[Stored data]
<file path="src/hdl/bmp565_pkg.sv">
// Shared types, codes and helper functions for the bitmap byte to RGB565 converter.
`default_nettype none

package bmp565_pkg;

    // Default palette depth.
    localparam int PALETTE_ENTRIES_DEF = 256;

    // Command queue between the front and back parts.
    localparam int QUEUE_DEPTH = 4;
    localparam int QUEUE_AW    = 2;

    // Input opcodes.
    localparam logic [1:0] OP_PIXEL_BYTE = 2'd0;
    localparam logic [1:0] OP_PAL_WRITE  = 2'd1;
    localparam logic [1:0] OP_FILL       = 2'd2;

    // Source pixel modes; any other code is handled as 32-bit BGRA.
    localparam logic [1:0] MODE_PAL8  = 2'd0;
    localparam logic [1:0] MODE_BGR24 = 2'd1;

    // Configuration register indexes.
    localparam logic REG_PIXEL_MODE  = 1'b0;
    localparam logic REG_IMAGE_WIDTH = 1'b1;

    // Color emitted for a pixel that could not be read.
    localparam logic [15:0] FILL_565 = 16'h001F;

    // Command kinds carried through the queue.
    typedef logic [1:0] cmd_kind_t;
    localparam cmd_kind_t CMD_PAL_WRITE  = 2'd0;
    localparam cmd_kind_t CMD_PAL_LOOKUP = 2'd1;
    localparam cmd_kind_t CMD_DIRECT     = 2'd2;

    typedef struct packed {
        cmd_kind_t   kind;
        logic        last;
        logic [7:0]  addr;
        logic [23:0] data;
    } cmd_t;

    // Truncating conversion of 8-bit channels to RGB565.
    function automatic logic [15:0] to_565(input logic [7:0] r, input logic [7:0] g,
                                           input logic [7:0] b);
        to_565 = {r[7:3], g[7:2], b[7:3]};
    endfunction

    // Byte offset of a pixel count for the given mode (1, 3 or 4 bytes per pixel).
    function automatic logic [17:0] times_bpp(input logic [16:0] count, input logic [1:0] mode);
        logic [17:0] c;
        c = {1'b0, count};
        case (mode)
            MODE_PAL8:  times_bpp = c;
            MODE_BGR24: times_bpp = c + {c[16:0], 1'b0};
            default:    times_bpp = {c[15:0], 2'b00};
        endcase
    endfunction

endpackage

`default_nettype wire

</file>
<file path="src/hdl/bmp565_if.sv">
// Handshake interfaces for the pixel input, pixel output and configuration channels.
`default_nettype none

interface bmp565_pix_in_if;
    logic        valid;
    logic        ready;
    logic [1:0]  opcode;
    logic [7:0]  data_byte;
    logic [7:0]  palette_slot;
    logic [23:0] palette_rgb;

    modport source (output valid, output opcode, output data_byte, output palette_slot,
                    output palette_rgb, input ready);
    modport sink   (input valid, input opcode, input data_byte, input palette_slot,
                    input palette_rgb, output ready);
endinterface


interface bmp565_cfg_if;
    logic        valid;
    logic        ready;
    logic        index;
    logic [15:0] data;

    modport source (output valid, output index, output data, input ready);
    modport sink   (input valid, input index, input data, output ready);
endinterface

`default_nettype wire

</file>
<file path="src/hdl/bmp565_front.sv">
// Front part: configuration registers, row tracking and request classification.
`default_nettype none

module bmp565_front
    import bmp565_pkg::*;
#(
    parameter int PALETTE_ENTRIES = PALETTE_ENTRIES_DEF
) (
    input  wire logic         clk,
    input  wire logic         rst_n,
    bmp565_pix_in_if.sink     pixel_in,
    bmp565_cfg_if.sink        cfg,
    input  wire logic         q_full,
    output logic              push,
    output cmd_t              cmd
);

    localparam logic [8:0] PAL_LIMIT = 9'(PALETTE_ENTRIES);

    logic [1:0]  pixel_mode_reg;
    logic [15:0] image_width_reg;
    logic [17:0] byte_pos_reg, byte_pos_next;
    logic [15:0] column_reg, column_next;
    logic [7:0]  held_blue_reg, held_blue_next;
    logic [7:0]  held_green_reg, held_green_next;

    logic        accept;
    logic [17:0] width18;
    logic [17:0] row_len;
    logic [2:0]  bpp;
    logic [17:0] base;
    logic [17:0] offset;
    logic        in_pixel;
    logic [1:0]  sub;
    logic        last_px;
    logic [15:0] col_fill;
    logic        fill_last;
    logic [16:0] col_fill_inc;
    logic        fill_wraps;
    logic [17:0] bp_inc;
    logic        row_end;

    // Configuration writes are always taken.
    assign cfg.ready = 1'b1;

    always_ff @(posedge clk or negedge rst_n)
    begin
        if (!rst_n)
        begin
            pixel_mode_reg  <= MODE_BGR24;
            image_width_reg <= 16'd1;
        end
        else if (cfg.valid)
        begin
            case (cfg.index)
                REG_PIXEL_MODE:  pixel_mode_reg  <= cfg.data[1:0];
                REG_IMAGE_WIDTH: image_width_reg <= cfg.data;
                default:         ;
            endcase
        end
    end

    // Input side stalls only when the command queue is full.
    assign pixel_in.ready = !q_full;
    assign accept = pixel_in.valid && !q_full;

    // Row length in bytes, rounded up to a 4-byte boundary.
    assign width18 = {2'b00, image_width_reg};
    always_comb
    begin
        case (pixel_mode_reg)
            MODE_PAL8:
            begin
                row_len = (width18 + 18'd3) & ~18'd3;
                bpp     = 3'd1;
            end
            MODE_BGR24:
            begin
                row_len = (width18 + {width18[16:0], 1'b0} + 18'd3) & ~18'd3;
                bpp     = 3'd3;
            end
            default:
            begin
                row_len = {image_width_reg, 2'b00};
                bpp     = 3'd4;
            end
        endcase
    end

    // Position of the current byte relative to the pixel being built.
    assign base     = times_bpp({1'b0, column_reg}, pixel_mode_reg);
    assign offset   = byte_pos_reg - base;
    assign in_pixel = (byte_pos_reg >= base) && (offset < {15'd0, bpp});
    assign sub      = offset[1:0];
    assign last_px  = (column_reg == image_width_reg - 16'd1);

    // A fill that lands in padding starts the next row first.
    assign col_fill     = (column_reg >= image_width_reg) ? 16'd0 : column_reg;
    assign fill_last    = (col_fill == image_width_reg - 16'd1);
    assign col_fill_inc = {1'b0, col_fill} + 17'd1;
    assign fill_wraps   = (col_fill_inc >= {1'b0, image_width_reg});

    assign bp_inc  = byte_pos_reg + 18'd1;
    assign row_end = (bp_inc >= row_len) || (bp_inc == 18'd0);

    // Classify the request and advance the row state.
    always_comb
    begin
        byte_pos_next   = byte_pos_reg;
        column_next     = column_reg;
        held_blue_next  = held_blue_reg;
        held_green_next = held_green_reg;
        push            = 1'b0;
        cmd             = '0;
        if (accept)
        begin
            case (pixel_in.opcode)
                OP_PAL_WRITE:
                begin
                    if ({1'b0, pixel_in.palette_slot} < PAL_LIMIT)
                    begin
                        push      = 1'b1;
                        cmd.kind  = CMD_PAL_WRITE;
                        cmd.addr  = pixel_in.palette_slot;
                        cmd.data  = pixel_in.palette_rgb;
                    end
                end
                OP_PIXEL_BYTE:
                begin
                    if (image_width_reg != 16'd0)
                    begin
                        if ((column_reg < image_width_reg) && in_pixel)
                        begin
                            if (pixel_mode_reg == MODE_PAL8)
                            begin
                                push     = 1'b1;
                                cmd.last = last_px;
                                cmd.addr = pixel_in.data_byte;
                                if ({1'b0, pixel_in.data_byte} < PAL_LIMIT)
                                    cmd.kind = CMD_PAL_LOOKUP;
                                else
                                    cmd.kind = CMD_DIRECT;
                            end
                            else
                            begin
                                case (sub)
                                    2'd0: held_blue_next  = pixel_in.data_byte;
                                    2'd1: held_green_next = pixel_in.data_byte;
                                    2'd2:
                                    begin
                                        push      = 1'b1;
                                        cmd.kind  = CMD_DIRECT;
                                        cmd.last  = last_px;
                                        cmd.data  = {8'd0, to_565(pixel_in.data_byte,
                                                                  held_green_reg,
                                                                  held_blue_reg)};
                                    end
                                    default: ;
                                endcase
                            end
                            if (sub == 2'(bpp - 3'd1))
                                column_next = column_reg + 16'd1;
                        end
                        byte_pos_next = bp_inc;
                        if (row_end)
                        begin
                            byte_pos_next = 18'd0;
                            column_next   = 16'd0;
                        end
                    end
                end
                OP_FILL:
                begin
                    if (image_width_reg != 16'd0)
                    begin
                        push     = 1'b1;
                        cmd.kind = CMD_DIRECT;
                        cmd.last = fill_last;
                        cmd.data = {8'd0, FILL_565};
                        if (fill_wraps)
                        begin
                            byte_pos_next = 18'd0;
                            column_next   = 16'd0;
                        end
                        else
                        begin
                            column_next   = col_fill_inc[15:0];
                            byte_pos_next = times_bpp(col_fill_inc, pixel_mode_reg);
                        end
                    end
                end
                default: ;
            endcase
        end
    end

    always_ff @(posedge clk or negedge rst_n)
    begin
        if (!rst_n)
        begin
            byte_pos_reg   <= 18'd0;
            column_reg     <= 16'd0;
            held_blue_reg  <= 8'd0;
            held_green_reg <= 8'd0;
        end
        else
        begin
            byte_pos_reg   <= byte_pos_next;
            column_reg     <= column_next;
            held_blue_reg  <= held_blue_next;
            held_green_reg <= held_green_next;
        end
    end

endmodule

`default_nettype wire

</file>
<file path="src/flat_wrapper.sv">
// flat-port wrapper written by rule: the top's interface ports become plain ports
module bmp565_front_flat import bmp565_pkg::*;
#(
    parameter int PALETTE_ENTRIES = PALETTE_ENTRIES_DEF
)
  (clk, rst_n, q_full, push, cmd, pixel_in_valid, pixel_in_opcode, pixel_in_data_byte, pixel_in_palette_slot, pixel_in_palette_rgb, pixel_in_ready, cfg_valid, cfg_index, cfg_data, cfg_ready);
  bmp565_pix_in_if pixel_in_i ();
  bmp565_cfg_if cfg_i ();
  input  wire logic clk;
  input  wire logic rst_n;
  input  wire logic q_full;
  output logic push;
  output cmd_t cmd;
  input wire logic [$bits(pixel_in_i.valid)-1:0] pixel_in_valid;
  input wire logic [$bits(pixel_in_i.opcode)-1:0] pixel_in_opcode;
  input wire logic [$bits(pixel_in_i.data_byte)-1:0] pixel_in_data_byte;
  input wire logic [$bits(pixel_in_i.palette_slot)-1:0] pixel_in_palette_slot;
  input wire logic [$bits(pixel_in_i.palette_rgb)-1:0] pixel_in_palette_rgb;
  output wire logic [$bits(pixel_in_i.ready)-1:0] pixel_in_ready;
  input wire logic [$bits(cfg_i.valid)-1:0] cfg_valid;
  input wire logic [$bits(cfg_i.index)-1:0] cfg_index;
  input wire logic [$bits(cfg_i.data)-1:0] cfg_data;
  output wire logic [$bits(cfg_i.ready)-1:0] cfg_ready;
  assign pixel_in_i.valid = pixel_in_valid;
  assign pixel_in_i.opcode = pixel_in_opcode;
  assign pixel_in_i.data_byte = pixel_in_data_byte;
  assign pixel_in_i.palette_slot = pixel_in_palette_slot;
  assign pixel_in_i.palette_rgb = pixel_in_palette_rgb;
  assign pixel_in_ready = pixel_in_i.ready;
  assign cfg_i.valid = cfg_valid;
  assign cfg_i.index = cfg_index;
  assign cfg_i.data = cfg_data;
  assign cfg_ready = cfg_i.ready;
  bmp565_front #(.PALETTE_ENTRIES(PALETTE_ENTRIES)) u_core (.clk(clk), .rst_n(rst_n), .pixel_in(pixel_in_i), .cfg(cfg_i), .q_full(q_full), .push(push), .cmd(cmd));
endmodule
</file>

_WHAT IS EXPECTED_.
Your answer consists solely of the lines from the top of the records above through the line that contains "localparam logic REG_PIXEL_MODE", each echoed exactly.

_EXERCISE ANSWER_.
<file path="src/hdl/bmp565_pkg.sv">
// Shared types, codes and helper functions for the bitmap byte to RGB565 converter.
`default_nettype none

package bmp565_pkg;

    // Default palette depth.
    localparam int PALETTE_ENTRIES_DEF = 256;

    // Command queue between the front and back parts.
    localparam int QUEUE_DEPTH = 4;
    localparam int QUEUE_AW    = 2;

    // Input opcodes.
    localparam logic [1:0] OP_PIXEL_BYTE = 2'd0;
    localparam logic [1:0] OP_PAL_WRITE  = 2'd1;
    localparam logic [1:0] OP_FILL       = 2'd2;

    // Source pixel modes; any other code is handled as 32-bit BGRA.
    localparam logic [1:0] MODE_PAL8  = 2'd0;
    localparam logic [1:0] MODE_BGR24 = 2'd1;

    // Configuration register indexes.
    localparam logic REG_PIXEL_MODE  = 1'b0;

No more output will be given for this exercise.